Please repeat, unchanged, the lines at the top of the listing below, ending with the one that has "localparam logic [15:0] ACT_ONCE".

━━━━━━━━━━━━━━━━━━━━

### src/capture_pkg.sv
// Package for the position capture channel: register offsets, codes, reset values.
// Assumes a simple parameter register port driven by the fieldbus interface logic.
`default_nettype none
package capture_pkg;
  localparam logic [11:0] ADDR_EDGE_SELECT = 12'h0a04;
  localparam logic [11:0] ADDR_ACTIVATION = 12'h0a08;
  localparam logic [11:0] ADDR_CAPTURED_POSITION = 12'h0a0c;
  localparam logic [11:0] ADDR_EVENT_COUNT = 12'h0a10;
  localparam logic [11:0] ADDR_STATUS_WORD = 12'h0a00;
  localparam logic [15:0] ACT_STOP = 16'h0000;
  localparam logic [15:0] ACT_ONCE = 16'h0001;
  localparam logic [15:0] ACT_CONTINUOUS = 16'h0002;
  localparam logic [15:0] EDGE_SELECT_RESET = 16'h0000;
  localparam logic [15:0] COUNT_RESET = 16'h0000;
  localparam logic [31:0] POSITION_RESET = 32'h0000_0000;
  localparam int STATUS_DONE_BIT = 0;
  typedef enum logic [2:0] {
    CAP_IDLE = 3'b001,
    CAP_ONCE = 3'b010,
    CAP_CONT = 3'b100
  } cap_state_e;
endpackage
`default_nettype wire

### src/capture_edge_if.sv
// Interface carrying the synchronised capture edge from detector to control.
// Assumes one clock domain, clk_sys.
`default_nettype none
interface capture_edge_if;
  logic edge_select;
  logic edge_hit;
  modport detector (input edge_select, output edge_hit);
  modport control (output edge_select, input edge_hit);
endinterface
`default_nettype wire

### src/capture_edge_detect.sv
// Synchroniser and edge detector for the capture input.
// Assumes the input may change at any time relative to clk_sys.
`default_nettype none
module capture_edge_detect (
  input wire logic clk_sys,
  input wire logic rst,
  input wire logic clk_en,
  input wire logic capture_input_one,
  capture_edge_if.detector eif
);
  logic sync1_reg;
  logic sync2_reg;
  logic prev_reg;
  logic hit_reg;
  wire rise = sync2_reg & ~prev_reg;
  wire fall = ~sync2_reg & prev_reg;
  wire hit_next = eif.edge_select ? rise : fall;

  always_ff @(posedge clk_sys) begin
    if (rst) begin
      sync1_reg <= 1'b0;
      sync2_reg <= 1'b0;
      prev_reg <= 1'b0;
      hit_reg <= 1'b0;
    end else if (clk_en) begin
      sync1_reg <= capture_input_one;
      sync2_reg <= sync1_reg;
      prev_reg <= sync2_reg;
      hit_reg <= hit_next;
    end
  end
  assign eif.edge_hit = hit_reg & clk_en;

  a_edge_rise_hit: assert property (@(posedge clk_sys) disable iff (rst)
    (clk_en && eif.edge_select && sync2_reg && !prev_reg) |=> hit_reg)
    else $error("rising edge not flagged");
  a_edge_fall_hit: assert property (@(posedge clk_sys) disable iff (rst)
    (clk_en && !eif.edge_select && !sync2_reg && prev_reg) |=> hit_reg)
    else $error("falling edge not flagged");
endmodule
`default_nettype wire

### src/position_capture_unit.sv
// Position capture channel: latches drive position on a selected input edge.
// Assumes a single-cycle parameter port from the fieldbus interface logic.
`default_nettype none
// Notes on behaviour
// - Code 0 stops capture; no more positions latched until re-armed.
// - Code 1 arms once; unit disarms after the first latched position.
// - Code 2 arms continuously; every qualifying edge latches.
// - Continuous capture stays armed after each event while code stays 2.
// - Arming accepted only in fieldbus control mode; master selects it first.
// - Edge select 0 captures on falling edge, 1 on rising; default 0.
// - A read-only 16-bit counter counts each capture event.
// - Event counter clears whenever a start code is accepted in fieldbus control mode.
// - Each qualifying edge stores signed 32-bit position in user units.
// - Redefining position reference recomputes stored captured position.
// - After a capture, status word bit 0 is set.
module position_capture_unit
  import capture_pkg::*;
(
  input wire logic clk_sys,
  input wire logic rst,
  input wire logic clk_en,
  input wire logic capture_input_one,
  input wire logic fieldbus_mode,
  input wire logic signed [31:0] position_now,
  input wire logic ref_redefine,
  input wire logic signed [31:0] ref_offset,
  input wire logic reg_write,
  input wire logic reg_read,
  input wire logic [11:0] reg_addr,
  input wire logic [31:0] reg_wdata,
  output logic [31:0] reg_rdata,
  output logic reg_rvalid,
  output logic capture_armed
);
  import capture_pkg::*;

  capture_edge_if eif ();

  cap_state_e state_reg;
  cap_state_e state_next;
  logic [15:0] edge_select_reg;
  logic [15:0] activation_reg;
  logic [15:0] count_reg;
  logic signed [31:0] position_reg;
  logic [15:0] status_reg;
  logic [31:0] rdata_next;

  capture_edge_detect u_edge (
    .clk_sys(clk_sys),
    .rst(rst),
    .clk_en(clk_en),
    .capture_input_one(capture_input_one),
    .eif(eif)
  );

  assign eif.edge_select = edge_select_reg[0];

  // Register decode
  wire wr_edge = reg_write & (reg_addr == ADDR_EDGE_SELECT);
  wire wr_act = reg_write & (reg_addr == ADDR_ACTIVATION);
  wire [15:0] wcode = reg_wdata[15:0];
  // Start codes are ignored outside fieldbus control mode
  wire start_once = wr_act & (wcode == ACT_ONCE) & fieldbus_mode;
  wire start_cont = wr_act & (wcode == ACT_CONTINUOUS) & fieldbus_mode;
  wire stop_cmd = wr_act & (wcode == ACT_STOP);
  wire start_any = start_once | start_cont;
  wire armed = (state_reg == CAP_ONCE) | (state_reg == CAP_CONT);
  // An activation write in the same cycle as an edge takes precedence: the edge is dropped
  wire capture = armed & eif.edge_hit & ~wr_act;

  always_comb begin
    state_next = state_reg;
    case (state_reg)
      CAP_IDLE: begin
        if (start_once) state_next = CAP_ONCE;
        else if (start_cont) state_next = CAP_CONT;
      end
      CAP_ONCE: begin
        if (stop_cmd) state_next = CAP_IDLE;
        else if (start_cont) state_next = CAP_CONT;
        else if (capture) state_next = CAP_IDLE;
      end
      CAP_CONT: begin
        if (stop_cmd) state_next = CAP_IDLE;
        else if (start_once) state_next = CAP_ONCE;
        else state_next = CAP_CONT;
      end
      default: state_next = CAP_IDLE;
    endcase
  end

  always_comb begin
    case (reg_addr)
      ADDR_EDGE_SELECT: rdata_next = {16'h0000, edge_select_reg};
      ADDR_ACTIVATION: rdata_next = {16'h0000, activation_reg};
      ADDR_CAPTURED_POSITION: rdata_next = position_reg;
      ADDR_EVENT_COUNT: rdata_next = {16'h0000, count_reg};
      ADDR_STATUS_WORD: rdata_next = {16'h0000, status_reg};
      default: rdata_next = 32'h0000_0000;
    endcase
  end

  // State and configuration registers, each in its own short block
  always_ff @(posedge clk_sys) begin
    if (rst) begin
      state_reg <= CAP_IDLE;
    end else if (clk_en) begin
      state_reg <= state_next;
    end
  end

  always_ff @(posedge clk_sys) begin
    if (rst) begin
      edge_select_reg <= EDGE_SELECT_RESET;
    end else if (clk_en && wr_edge) begin
      edge_select_reg <= wcode;
    end
  end

  // Readback shows the last accepted code; a finished one-shot reads as stop
  wire act_load = stop_cmd | start_any;
  wire once_done = (state_reg == CAP_ONCE) & capture;

  always_ff @(posedge clk_sys) begin
    if (rst) begin
      activation_reg <= ACT_STOP;
    end else if (clk_en) begin
      if (act_load) activation_reg <= wcode;
      else if (once_done) activation_reg <= ACT_STOP;
    end
  end

  // A start and a capture never meet: capture is masked by any activation write
  always_ff @(posedge clk_sys) begin
    if (rst) begin
      count_reg <= COUNT_RESET;
    end else if (clk_en) begin
      if (start_any) count_reg <= COUNT_RESET;
      else if (capture) count_reg <= count_reg + 16'h0001;
    end
  end

  // Set wins over clear should the two ever coincide
  always_ff @(posedge clk_sys) begin
    if (rst) begin
      status_reg <= 16'h0000;
    end else if (clk_en) begin
      if (capture) status_reg[STATUS_DONE_BIT] <= 1'b1;
      else if (start_any) status_reg[STATUS_DONE_BIT] <= 1'b0;
    end
  end

  // Capture wins over a reference change in the same cycle; that shift is lost
  always_ff @(posedge clk_sys) begin
    if (rst) begin
      position_reg <= POSITION_RESET;
    end else if (clk_en) begin
      if (capture) position_reg <= position_now;
      else if (ref_redefine) position_reg <= position_reg + ref_offset;
    end
  end

  always_ff @(posedge clk_sys) begin
    if (rst) begin
      reg_rdata <= 32'h0000_0000;
      reg_rvalid <= 1'b0;
    end else if (clk_en) begin
      reg_rvalid <= reg_read;
      if (reg_read) reg_rdata <= rdata_next;
    end
  end

  always_ff @(posedge clk_sys) begin
    if (rst) begin
      capture_armed <= 1'b0;
    end else if (clk_en) begin
      capture_armed <= (state_next != CAP_IDLE);
    end
  end

  // Checks on the control path
  a_stop_disarms: assert property (@(posedge clk_sys) disable iff (rst)
    (clk_en && stop_cmd) |=> (state_reg == CAP_IDLE))
    else $error("stop did not disarm");

  a_once_ends: assert property (@(posedge clk_sys) disable iff (rst)
    (clk_en && state_reg == CAP_ONCE && capture) |=> (state_reg == CAP_IDLE))
    else $error("one-shot did not end");

  a_cont_arms: assert property (@(posedge clk_sys) disable iff (rst)
    (clk_en && start_cont) |=> (state_reg == CAP_CONT))
    else $error("continuous start failed");

  a_cont_stays: assert property (@(posedge clk_sys) disable iff (rst)
    (clk_en && state_reg == CAP_CONT && capture) |=> (state_reg == CAP_CONT))
    else $error("continuous capture ended");

  a_mode_gate: assert property (@(posedge clk_sys) disable iff (rst)
    (clk_en && state_reg == CAP_IDLE && !fieldbus_mode) |=> (state_reg == CAP_IDLE))
    else $error("armed outside fieldbus mode");

  a_count_incr: assert property (@(posedge clk_sys) disable iff (rst)
    (clk_en && capture) |=> (count_reg == $past(count_reg) + 16'h0001))
    else $error("counter did not increment");

  a_count_clear: assert property (@(posedge clk_sys) disable iff (rst)
    (clk_en && start_any) |=> (count_reg == 16'h0000))
    else $error("counter not cleared on start");

  a_pos_latch: assert property (@(posedge clk_sys) disable iff (rst)
    (clk_en && capture) |=> (position_reg == $past(position_now)))
    else $error("position not latched");

  a_pos_recalc: assert property (@(posedge clk_sys) disable iff (rst)
    (clk_en && !capture && ref_redefine)
      |=> (position_reg == $past(position_reg) + $past(ref_offset)))
    else $error("position not recomputed");

  a_status_done: assert property (@(posedge clk_sys) disable iff (rst)
    (clk_en && capture) |=> status_reg[0])
    else $error("status bit not set");

  a_stop_code: assert property (@(posedge clk_sys) disable iff (rst)
    (clk_en && stop_cmd) |=> (activation_reg == ACT_STOP))
    else $error("stop code not stored");

  a_idle_no_latch: assert property (@(posedge clk_sys) disable iff (rst)
    (clk_en && !armed && !ref_redefine) |=> (position_reg == $past(position_reg)))
    else $error("idle unit latched a position");

  a_once_arms: assert property (@(posedge clk_sys) disable iff (rst)
    (clk_en && start_once) |=> (state_reg == CAP_ONCE))
    else $error("one-shot start failed");

  a_once_code_back: assert property (@(posedge clk_sys) disable iff (rst)
    (clk_en && once_done) |=> (activation_reg == ACT_STOP && !capture_armed))
    else $error("one-shot still shown armed");

  a_armed_out: assert property (@(posedge clk_sys) disable iff (rst)
    clk_en |=> (capture_armed == (state_reg != CAP_IDLE)))
    else $error("armed output disagrees with state");

  a_cont_code_kept: assert property (@(posedge clk_sys) disable iff (rst)
    (clk_en && state_reg == CAP_CONT && capture) |=> (activation_reg == ACT_CONTINUOUS))
    else $error("continuous code lost");

  a_mode_code_kept: assert property (@(posedge clk_sys) disable iff (rst)
    (clk_en && wr_act && !fieldbus_mode && wcode != ACT_STOP)
      |=> (activation_reg == $past(activation_reg)))
    else $error("start code taken outside fieldbus mode");

  a_edge_stored: assert property (@(posedge clk_sys) disable iff (rst)
    (clk_en && wr_edge) |=> (edge_select_reg == $past(wcode)))
    else $error("edge select not stored");

  a_edge_default: assert property (@(posedge clk_sys)
    rst |=> (edge_select_reg == EDGE_SELECT_RESET))
    else $error("edge select not reset");

  a_count_hold: assert property (@(posedge clk_sys) disable iff (rst)
    (clk_en && !capture && !start_any) |=> (count_reg == $past(count_reg)))
    else $error("counter moved without event");

  a_rdata_count: assert property (@(posedge clk_sys) disable iff (rst)
    (clk_en && reg_read && reg_addr == ADDR_EVENT_COUNT)
      |=> (reg_rdata == {16'h0000, $past(count_reg)}))
    else $error("counter readback wrong");

  a_rdata_pos: assert property (@(posedge clk_sys) disable iff (rst)
    (clk_en && reg_read && reg_addr == ADDR_CAPTURED_POSITION)
      |=> (reg_rdata == $past(position_reg)))
    else $error("position readback wrong");

  a_pos_hold: assert property (@(posedge clk_sys) disable iff (rst)
    (clk_en && !capture && !ref_redefine) |=> (position_reg == $past(position_reg)))
    else $error("position moved without event");

  a_status_clear: assert property (@(posedge clk_sys) disable iff (rst)
    (clk_en && start_any) |=> !status_reg[STATUS_DONE_BIT])
    else $error("status bit not cleared on start");

  a_status_hold: assert property (@(posedge clk_sys) disable iff (rst)
    (clk_en && !capture && !start_any) |=> $stable(status_reg))
    else $error("status changed without event");

  // Checks on the register port and the clock enable
  a_rvalid_pulse: assert property (@(posedge clk_sys) disable iff (rst)
    (clk_en && reg_read) |=> reg_rvalid)
    else $error("read not answered");

  a_rvalid_low: assert property (@(posedge clk_sys) disable iff (rst)
    (clk_en && !reg_read) |=> !reg_rvalid)
    else $error("read answer without request");

  a_rdata_hold: assert property (@(posedge clk_sys) disable iff (rst)
    (clk_en && !reg_read) |=> $stable(reg_rdata))
    else $error("read data changed without read");

  a_freeze_state: assert property (@(posedge clk_sys) disable iff (rst)
    !clk_en |=> ($stable(state_reg) && $stable(count_reg) && $stable(position_reg)))
    else $error("state moved while clock enable low");

  a_reset_outputs: assert property (@(posedge clk_sys)
    rst |=> (!capture_armed && !reg_rvalid && reg_rdata == 32'h0000_0000))
    else $error("outputs not cleared by reset");
endmodule
`default_nettype wire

━━━━━━━━━━━━━━━━━━━━

> **Exercise solution**:
### src/capture_pkg.sv
// Package for the position capture channel: register offsets, codes, reset values.
// Assumes a simple parameter register port driven by the fieldbus interface logic.
`default_nettype none
package capture_pkg;
  localparam logic [11:0] ADDR_EDGE_SELECT = 12'h0a04;
  localparam logic [11:0] ADDR_ACTIVATION = 12'h0a08;
  localparam logic [11:0] ADDR_CAPTURED_POSITION = 12'h0a0c;
  localparam logic [11:0] ADDR_EVENT_COUNT = 12'h0a10;
  localparam logic [11:0] ADDR_STATUS_WORD = 12'h0a00;
  localparam logic [15:0] ACT_STOP = 16'h0000;
  localparam logic [15:0] ACT_ONCE = 16'h0001;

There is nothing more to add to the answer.